El triunfo del candidato del FCN, interpretan algunos analistas, constituyó un castigo a los políticos tradicionales, pero implica riesgos sociales futuros, en un país que se ve sacudido en sus cimientos políticos por un movimiento ciudadano anticorrupción, que en la segunda ronda electoral del 25 de octubre decidirán si Morales, cuyo compañero de fórmula es Édgar Ovalle, un exmilitar, podrá ser el nuevo presidente de la República.

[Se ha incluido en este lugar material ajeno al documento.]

==> /design/flow/config.mk <==
export PLATFORM = sky130hd
export DESIGN_NAME = decode
export DESIGN_NICKNAME = decode
export VERILOG_FILES = /design/flow/design.v
export SDC_FILE = /design/flow/constraint.sdc
export NUM_CORES = 4
export LEC_CHECK = 1
export CORE_UTILIZATION = 40
==> /design/flow/constraint.sdc <==
current_design decode

set clk_period 4.5
set clk_io_pct 0.2

create_clock -name clk0 -period $clk_period [get_ports {clk}]

set non_clock_inputs [all_inputs -no_clocks]
set_input_delay [expr $clk_period * $clk_io_pct] -clock clk0 $non_clock_inputs
set_output_delay [expr $clk_period * $clk_io_pct] -clock clk0 [all_outputs]
==> /design/flow/design.v <==
module decode(
	input clk,
    input reset,
	input start,	
	output logic[7:0] s_memory_address,
	output logic[7:0] s_memory_data, 
	output logic s_memory_write_enable,
	input [7:0] s_memory_q,	
	output logic [4:0] encrypted_memory_address,
	input [7:0] encrypted_memory_q,	
	output logic [4:0] decrypted_memory_address,
	output logic [7:0] decrypted_memory_data, 
	output logic decrypted_memory_write_enable,
	output logic finish
);
logic [7:0] i = 0, j = 0, store_i = 0 , store_j = 0, f = 0;
logic [4:0] k = 0;
logic [1:0] s_address_select;
logic i_reset, i_enable, j_reset, j_enable, k_reset, k_enable; 
logic store_i_enable, store_j_enable, f_enable, s_data_select;
typedef enum logic [14:0] {
    idle 				    = 15'b1_000_000_000_00_0_0_0,
    update_i 			    = 15'b0_000_100_000_00_0_0_0,
    set_s_i_address 	    = 15'b0_000_000_000_00_0_0_0,
    read_s_i 			    = 15'b0_000_000_100_00_0_0_0,
    update_j 			    = 15'b0_000_010_000_00_0_0_0,
    set_s_j_address 		= 15'b0_000_000_000_01_0_0_0,
    read_s_j			    = 15'b0_000_000_010_00_0_0_0,
    store_s_i 			    = 15'b0_000_000_000_01_0_1_0,
    store_s_j 			    = 15'b0_000_000_000_00_1_1_0,
    set_f_address 		    = 15'b0_000_000_000_11_0_0_0,
    read_f 			        = 15'b0_000_000_001_00_0_0_0,
    store_decrypted_message = 15'b0_000_000_000_00_0_0_1,
    update_k 			    = 15'b0_000_001_000_00_0_0_0,
    finished 			    = 15'b1_111_000_000_00_0_0_0
}stateType;
stateType state = idle;
assign finish = state[14];
assign i_reset = state[13]; 
assign j_reset = state[12]; 
assign k_reset = state[11];
assign i_enable = state[10];
assign j_enable = state[9];
assign k_enable = state[8];
assign store_i_enable = state[7];
assign store_j_enable = state[6];
assign f_enable = state[5];
assign s_address_select = state[4:3];
assign s_data_select = state[2];
assign s_memory_write_enable = state[1]; 
assign decrypted_memory_write_enable = state[0];
assign decrypted_memory_data = f ^ encrypted_memory_q;
assign encrypted_memory_address = k;
assign decrypted_memory_address = k;
always_ff @(posedge clk)
	if (reset) begin
		state <= idle;
    end else begin
		case (state)
			idle: begin
                if (start) begin
                    state <= update_i;
                end
            end
			update_i: begin
                state <= set_s_i_address;
            end
			set_s_i_address: begin
                state <= read_s_i;
            end
			read_s_i: begin
                state <= update_j;
            end
			update_j: begin
                state <= set_s_j_address;
            end
			set_s_j_address: begin
                state <= read_s_j;
            end
			read_s_j: begin
                state <= store_s_i;
            end
			store_s_i: begin
                state <= store_s_j;
            end
			store_s_j: begin
                state <= set_f_address;
            end
			set_f_address: begin
                state <= read_f;
            end
			read_f: begin
                state <= store_decrypted_message;
            end
			store_decrypted_message: begin
                state <= update_k;
            end
			update_k: begin
                if (k == 8'd31) begin
                    state <= finished;
                end else begin
                    state <= update_i;
                end
            end
			finished: begin
                state <= idle;
            end
		endcase
    end
always_ff @(posedge clk) begin
	if (reset | i_reset)
		i <= 8'b0;
	else if (i_enable)
		i <= i + 8'b1;
end
always_ff @(posedge clk) begin
	if (reset | j_reset)
		j <= 8'b0;
	else if (j_enable)
		j <= j + store_i;
end
always_ff @(posedge clk) begin
	if (reset | k_reset)
		k <= 5'b0;
	else if (k_enable)
		k <= k + 5'b1;
end
always_ff @(posedge clk) begin
	if (f_enable)
		f <= s_memory_q;
end
always_ff @(posedge clk) begin
	if (store_i_enable)
		store_i <= s_memory_q;
end
always_ff @(posedge clk) begin
	if (store_j_enable)
		store_j <= s_memory_q;
end
always_comb
	case (s_address_select)
		2'b00 : s_memory_address = i;
		2'b01 : s_memory_address = j;
		2'b11 : s_memory_address = store_i + store_j;
		default : s_memory_address = 8'b0;
	endcase
always_comb
	case (s_data_select)
		1'b0 : s_memory_data = store_i;
		1'b1 : s_memory_data = store_j;
		default : s_memory_data = 8'b0;
	endcase
endmodule
`timescale 1ns / 1ps
module decode
    (
     input         clock_d,
     input  [1 :0] sel_a_d,sel_b_d,
     input  [31:0] inst_mem_inst_d,pc_plus4_d,alu_result_lo_m_d,alu_result_lo_e_d,
     input  [4 :0] reg_file_write_addr3_d,
     input  [31:0] reg_file_write_data_d,
     input         reg_file_write_enable_d,
     input  [31:0] reg_file_write_data_w_d,
     output        equal_d,
     output [31:0] read_data1_d,read_data2_d,
     output [4 :0] rs_d,rt_d,rd_d,
     output [31:0] sign_extend_data_out_d,pc_branch_d,pc_jump_d
    );
    wire        clock;
    wire [4 :0] reg_file_read_addr1,reg_file_read_addr2,reg_file_write_addr3;
    wire [31:0] reg_file_write_data;
    wire        reg_file_write_enable;
    wire [31:0] reg_file_read_data1,reg_file_read_data2;
    wire [15:0] sign_extend_data_in;
    wire [31:0] sign_extend_data_out;
    wire [1 :0]  sel_a,sel_b;
    wire [31:0] alu_result_lo_m,alu_result_lo_e,reg_file_write_data_w,read_data1,read_data2;
    reg_file mips_reg_file(clock,reg_file_read_addr1,reg_file_read_addr2,
                           reg_file_write_addr3,reg_file_write_data,reg_file_write_enable,
                           reg_file_read_data1,reg_file_read_data2);
    sign_extend mips_sign_extend(sign_extend_data_in,sign_extend_data_out);
    mux4_1 #(32) forward_mux_a(sel_a,reg_file_read_data1,alu_result_lo_e,alu_result_lo_m,32'b0,read_data1);
    mux4_1 #(32) forward_mux_b(sel_b,reg_file_read_data2,alu_result_lo_e,alu_result_lo_m,32'b0,read_data2);
    assign clock = clock_d;
    assign reg_file_read_addr1 = inst_mem_inst_d[25:21];
    assign reg_file_read_addr2 = inst_mem_inst_d[20:16];
    assign reg_file_write_addr3 = reg_file_write_addr3_d;
    assign reg_file_write_data = reg_file_write_data_d;
    assign reg_file_write_enable = reg_file_write_enable_d;
    assign sign_extend_data_in = inst_mem_inst_d[15:0];
    assign sign_extend_data_out_d = sign_extend_data_out;
    assign sel_a = sel_a_d;
    assign sel_b = sel_b_d;
    assign alu_result_lo_m = alu_result_lo_m_d;
    assign alu_result_lo_e = alu_result_lo_e_d;
    assign reg_file_write_data_w = reg_file_write_data_w_d;
    assign read_data1_d = read_data1;
    assign read_data2_d = read_data2;
    assign equal_d = (read_data1 == read_data2)? 1 : 0;
    assign pc_branch_d = pc_plus4_d + {sign_extend_data_out[29:0],2'b00};
    assign pc_jump_d = {pc_plus4_d[31:28],inst_mem_inst_d[25:0],2'b00};
    assign rs_d = inst_mem_inst_d[25:21];
    assign rt_d = inst_mem_inst_d[20:16];
    assign rd_d = inst_mem_inst_d[15:11];
endmodule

Ovalle integra la derechista Asociación de Veteranos Militares de Guatemala (Avemilgua) y encabeza el listado del FCN al Congreso Nacional. De acuerdo con el Centro de Medios Independientes, fue oficial de operaciones en el área ixil donde, de 1981 a 1982, se llevaron a cabo 77 masacres en los municipios de Nebaj, Cotzal y Chajuls. Además, documentos desclasificados lo vinculan con comandos que participaron en asesinatos y desapariciones de personas en esos años, aunque él lo niega, precisó la fuente.

El sitio digital In SightCrime, indica que si Morales logra la Presidencia, no necesariamente implicará una expresión electoral de rechazo al status quo, como sostienen círculos de la derecha, sino el reemplazo de los intereses de un turbio grupo militar por otros, advirtió esa fundación dedicada al estudio del crimen organizado en Latinoamérica y el Caribe.

Morales se proclama como un nacionalista convencido de que la participación política de todo guatemalteco es la única solución para los problemas que afronta el país.

La decisión que tomó el electorado es arriesgada: es un castigo a la clase a política tradicional, pero a la vez es arriesgado entregar la responsabilidad de dirigir el destino del país a una persona de la que se conoce poco, no sólo de él sino del equipo que le acompaña, expuso Rubén Hidalgo, director del Instituto Centroamericano de Estudios Políticos (INCEP).

En Madrid, en tanto, la activista guatemalteca de derechos humanos Alba Cecilia Morales calificó de “tragedia” que Jimmy Morales resultara el más votado en la primera ronda electoral. Su ascenso inesperado “sólo se explica a partir de la idea de la antipolítica”: una tendencia que en Guatemala busca “dar la oportunidad a gente que no tiene historia de gobernanza” ya que la política tradicional se asocia con “ladrones y corruptos”.

Jorge de León, Procurador de los Derechos Humanos, dijo que los comicios fueron importantes y “un paso más”, pero advirtió que éstos no solucionan los problemas del país. Hay que seguir en la búsqueda de las reformas de fondo en el sistema político y en el sistema de Justicia que eviten la continuidad del esquema perverso de corrupción imperante en Guatemala.